En bref, la lutte chimique, c’est un peu comme l’antimoustique : « ça fonctionne, mais ça n’évite pas toutes les piqûres », résume Claire Garros. L’application du produit relève surtout de l’évaluation du rapport risque/bénéfices. Un peu comme lorsqu’un touriste utilise un répulsif pour se protéger de la dengue ou du paludisme sous d’autres latitudes.

La désinsectisation est un moyen de lutte imparfait, mais c’est le seul levier qu’on ait pour contenir la maladie. « En l’absence de vaccin, tout ce qu’on peut faire, c’est essayer d’éviter le contact entre le vecteur et l’animal », résume Claire Garros.

Protéger l’opérateur

Question santé animale, « la désinsectisation n’a pas d’effets secondaires connus », rassure la chercheuse. Attention toutefois à respecter les délais de retour pour le lait et la viande, différents selon la concentration du traitement, et les molécules actives. D’autant que « les animaux ne sont pas traités à l’insecticide tous les jours, on reste sur des utilisations marginales ».
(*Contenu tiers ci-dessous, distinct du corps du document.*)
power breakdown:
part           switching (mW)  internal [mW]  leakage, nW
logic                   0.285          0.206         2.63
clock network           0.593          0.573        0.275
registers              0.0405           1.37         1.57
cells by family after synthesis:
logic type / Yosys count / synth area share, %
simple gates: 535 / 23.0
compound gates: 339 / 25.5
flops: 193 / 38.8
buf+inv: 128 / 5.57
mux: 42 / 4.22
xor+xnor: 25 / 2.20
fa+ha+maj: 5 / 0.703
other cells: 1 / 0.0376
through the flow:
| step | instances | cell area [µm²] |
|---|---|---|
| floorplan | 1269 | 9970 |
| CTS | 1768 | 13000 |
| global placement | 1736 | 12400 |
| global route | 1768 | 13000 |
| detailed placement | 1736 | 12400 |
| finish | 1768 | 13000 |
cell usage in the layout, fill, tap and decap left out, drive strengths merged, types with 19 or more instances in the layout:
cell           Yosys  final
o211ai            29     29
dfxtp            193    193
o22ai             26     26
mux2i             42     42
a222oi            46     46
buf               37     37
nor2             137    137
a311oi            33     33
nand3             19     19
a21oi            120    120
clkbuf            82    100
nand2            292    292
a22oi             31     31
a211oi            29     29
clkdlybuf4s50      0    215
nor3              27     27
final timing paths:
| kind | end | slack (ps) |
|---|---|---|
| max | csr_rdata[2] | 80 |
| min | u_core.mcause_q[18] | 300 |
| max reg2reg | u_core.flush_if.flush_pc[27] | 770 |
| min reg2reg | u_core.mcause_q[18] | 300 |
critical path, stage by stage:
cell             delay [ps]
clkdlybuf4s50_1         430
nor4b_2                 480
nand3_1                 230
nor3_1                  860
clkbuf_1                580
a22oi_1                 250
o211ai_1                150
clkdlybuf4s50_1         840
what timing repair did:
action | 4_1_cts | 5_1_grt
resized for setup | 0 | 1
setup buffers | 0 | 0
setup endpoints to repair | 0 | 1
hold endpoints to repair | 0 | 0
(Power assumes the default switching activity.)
[src/rtl/seg7_reader.sv]
// Two-digit 7-segment readback block.
// The block synchronizes the active-low segment lines of both digits and
// waits until a pattern has been stable for STABLE_CYCLES samples. It then
// decodes any newly accepted pattern to BCD digits plus a binary value.
module seg7_reader #(
  parameter int unsigned STABLE_CYCLES = 4
) (
  input  logic       clk,
  input  logic       rst_n,
  input  logic       en,
  input  logic [6:0] seg_h,
  input  logic [6:0] seg_l,
  output logic       valid,
  output logic [3:0] tens,
  output logic [3:0] ones,
  output logic [6:0] value,
  output logic       blank,
  output logic       err
);

  localparam int unsigned SEG_W = 7;
  localparam int unsigned PAT_W = 2 * SEG_W;
  localparam int unsigned CNT_W = 8;
  localparam int unsigned VAL_W = 7;

  localparam logic [SEG_W-1:0] SEG_BLANK = 7'h7F;
  localparam logic [PAT_W-1:0] PAT_BLANK = {SEG_BLANK, SEG_BLANK};
  localparam logic [CNT_W-1:0] CNT_MAX   = CNT_W'(STABLE_CYCLES);
  localparam logic [CNT_W-1:0] CNT_LAST  = CNT_W'(STABLE_CYCLES - 1);

  typedef enum logic {
    SETTLE  = 1'b0,
    PUBLISH = 1'b1
  } state_t;

  // Decoded form of one segment code.
  typedef struct packed {
    logic       is_digit;
    logic       is_blank;
    logic [3:0] digit;
  } dec_t;

  state_t           state;
  state_t           state_nxt;
  logic [PAT_W-1:0] sync1;
  logic [PAT_W-1:0] s;
  logic [PAT_W-1:0] s_prev;
  logic [PAT_W-1:0] pub;
  logic [PAT_W-1:0] cand;
  logic [CNT_W-1:0] cnt;
  logic             same_c;
  logic             accept_c;

  dec_t             dec_h_c;
  dec_t             dec_l_c;
  logic             nxt_blank_c;
  logic             nxt_err_c;
  logic [3:0]       nxt_tens_c;
  logic [3:0]       nxt_ones_c;
  logic [VAL_W-1:0] nxt_value_c;

  // Inverse of the digit-to-segment encoder (a = MSB, 0 = lit).
  function automatic dec_t seg_decode(input logic [SEG_W-1:0] code);
    dec_t d;
    d.is_digit = 1'b1;
    d.is_blank = 1'b0;
    d.digit    = 4'd0;
    case (code)
      7'h01:   d.digit = 4'd0;
      7'h4F:   d.digit = 4'd1;
      7'h12:   d.digit = 4'd2;
      7'h06:   d.digit = 4'd3;
      7'h4C:   d.digit = 4'd4;
      7'h24:   d.digit = 4'd5;
      7'h60:   d.digit = 4'd6;
      7'h0F:   d.digit = 4'd7;
      7'h00:   d.digit = 4'd8;
      7'h0C:   d.digit = 4'd9;
      7'h7F: begin
        d.is_digit = 1'b0;
        d.is_blank = 1'b1;
      end
      default: d.is_digit = 1'b0;
    endcase
    return d;
  endfunction

  assign same_c   = (s == s_prev);
  assign accept_c = en && same_c && (cnt == CNT_LAST);

  // Two-flop synchronizer plus previous-sample stage.
  always_ff @(posedge clk or negedge rst_n) begin
    if (!rst_n) begin
      sync1  <= PAT_BLANK;
      s      <= PAT_BLANK;
      s_prev <= PAT_BLANK;
    end else begin
      sync1  <= {seg_h, seg_l};
      s      <= sync1;
      s_prev <= s;
    end
  end

  // Stability counter: clears on disable or change, saturates at STABLE_CYCLES.
  always_ff @(posedge clk or negedge rst_n) begin
    if (!rst_n) begin
      cnt <= '0;
    end else if (!en || !same_c) begin
      cnt <= '0;
    end else if (cnt < CNT_MAX) begin
      cnt <= cnt + CNT_W'(1);
    end
  end

  // Candidate pattern captured on the accept edge for use during PUBLISH.
  always_ff @(posedge clk or negedge rst_n) begin
    if (!rst_n) begin
      cand <= PAT_BLANK;
    end else if (accept_c) begin
      cand <= s;
    end
  end

  // FSM state register.
  always_ff @(posedge clk or negedge rst_n) begin
    if (!rst_n) begin
      state <= SETTLE;
    end else begin
      state <= state_nxt;
    end
  end

  // FSM next state: only an accepted pattern that differs from pub publishes.
  always_comb begin
    state_nxt = state;
    case (state)
      SETTLE:  if (accept_c && (s != pub)) state_nxt = PUBLISH;
      PUBLISH: state_nxt = SETTLE;
      default: state_nxt = SETTLE;
    endcase
  end

  // Decode of the candidate; an undecodable pattern holds the digits and value.
  always_comb begin
    dec_h_c     = seg_decode(cand[PAT_W-1:SEG_W]);
    dec_l_c     = seg_decode(cand[SEG_W-1:0]);
    nxt_blank_c = 1'b0;
    nxt_err_c   = 1'b0;
    nxt_tens_c  = tens;
    nxt_ones_c  = ones;
    nxt_value_c = value;
    if (dec_h_c.is_blank && dec_l_c.is_blank) begin
      nxt_blank_c = 1'b1;
      nxt_tens_c  = 4'd0;
      nxt_ones_c  = 4'd0;
      nxt_value_c = '0;
    end else if (dec_l_c.is_digit && (dec_h_c.is_blank || dec_h_c.is_digit)) begin
      nxt_tens_c  = dec_h_c.is_blank ? 4'd0 : dec_h_c.digit;
      nxt_ones_c  = dec_l_c.digit;
      nxt_value_c = (VAL_W'(nxt_tens_c) << 3) + (VAL_W'(nxt_tens_c) << 1)
                  + VAL_W'(nxt_ones_c);
    end else begin
      nxt_err_c   = 1'b1;
    end
  end

  // Registered outputs and published pattern, loaded on the PUBLISH cycle.
  always_ff @(posedge clk or negedge rst_n) begin
    if (!rst_n) begin
      valid <= 1'b0;
      tens  <= 4'd0;
      ones  <= 4'd0;
      value <= '0;
      blank <= 1'b1;
      err   <= 1'b0;
      pub   <= PAT_BLANK;
    end else if (state == PUBLISH) begin
      valid <= 1'b1;
      tens  <= nxt_tens_c;
      ones  <= nxt_ones_c;
      value <= nxt_value_c;
      blank <= nxt_blank_c;
      err   <= nxt_err_c;
      pub   <= cand;
    end else begin
      valid <= 1'b0;
    end
  end

endmodule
Mais attention à ne pas oublier de protéger l’éleveur durant l’application du traitement. « C’est peut-être lui qui est le plus exposé au final ». Masque, gants ou encore lunettes sont conseillés pour l’application des produits, en fumigation, comme en bain ou pulvérisation.

Veiller également à ne pas jeter les flacons dans les poubelles domestiques.

Pas d’impact sur les abeilles

Si l’Unaf (Union nationale de l’apiculture française) s’inquiétait de l’impact de la désinsectisation des animaux sur les populations d’abeilles, le rapport Basepa, co-construit par la DGAL, l’Inrae et l’Institut de l’abeille ne montre pas de lien entre l’utilisation de produits biocides vétérinaires et les populations de pollinisateurs.

« La question s’était posée, lorsqu’en Ariège par exemple, il y a eu une grosse mortalité d’abeilles conjointement à un épisode de FCO », explique Claire Garros. « Les doses utilisées en élevage sont très faibles en comparaison à ce qui se fait sur les cultures, et les molécules sont vite dégradées. Mais il est logique de se poser la question de l’impact des biocides sur la faune non cible ».

Mobiliser plusieurs leviers

La lutte chimique gagne à être complétée par d’autres leviers. « On sait que les femelles pondent dans les habitats riches en matière organique ». Limiter les lieux de ponte permet indirectement de limiter la population de vecteurs. Mais tout le monde sait qu’il est difficile de se débarrasser des mouches ou des moucherons en élevage, surtout lorsque la saison y est propice. « Il faut essayer de remuer les litières, pailler régulièrement pour avoir le moins de lieux de ponte possible, remuer les lisiers », détaille l’entomologiste.

L’utilisation de barrières mécaniques est un plus, mais la petite taille des culicoïdes les rend particulièrement difficiles à freiner. « Ils ont une taille de 1 à 3 mm. Il faut donc viser des moustiquaires aux mailles suffisamment fines pour les bloquer. Les moustiquaires classiques ne suffisent pas ». Mais l’enjeu est alors de combiner protection et circulation de l’air.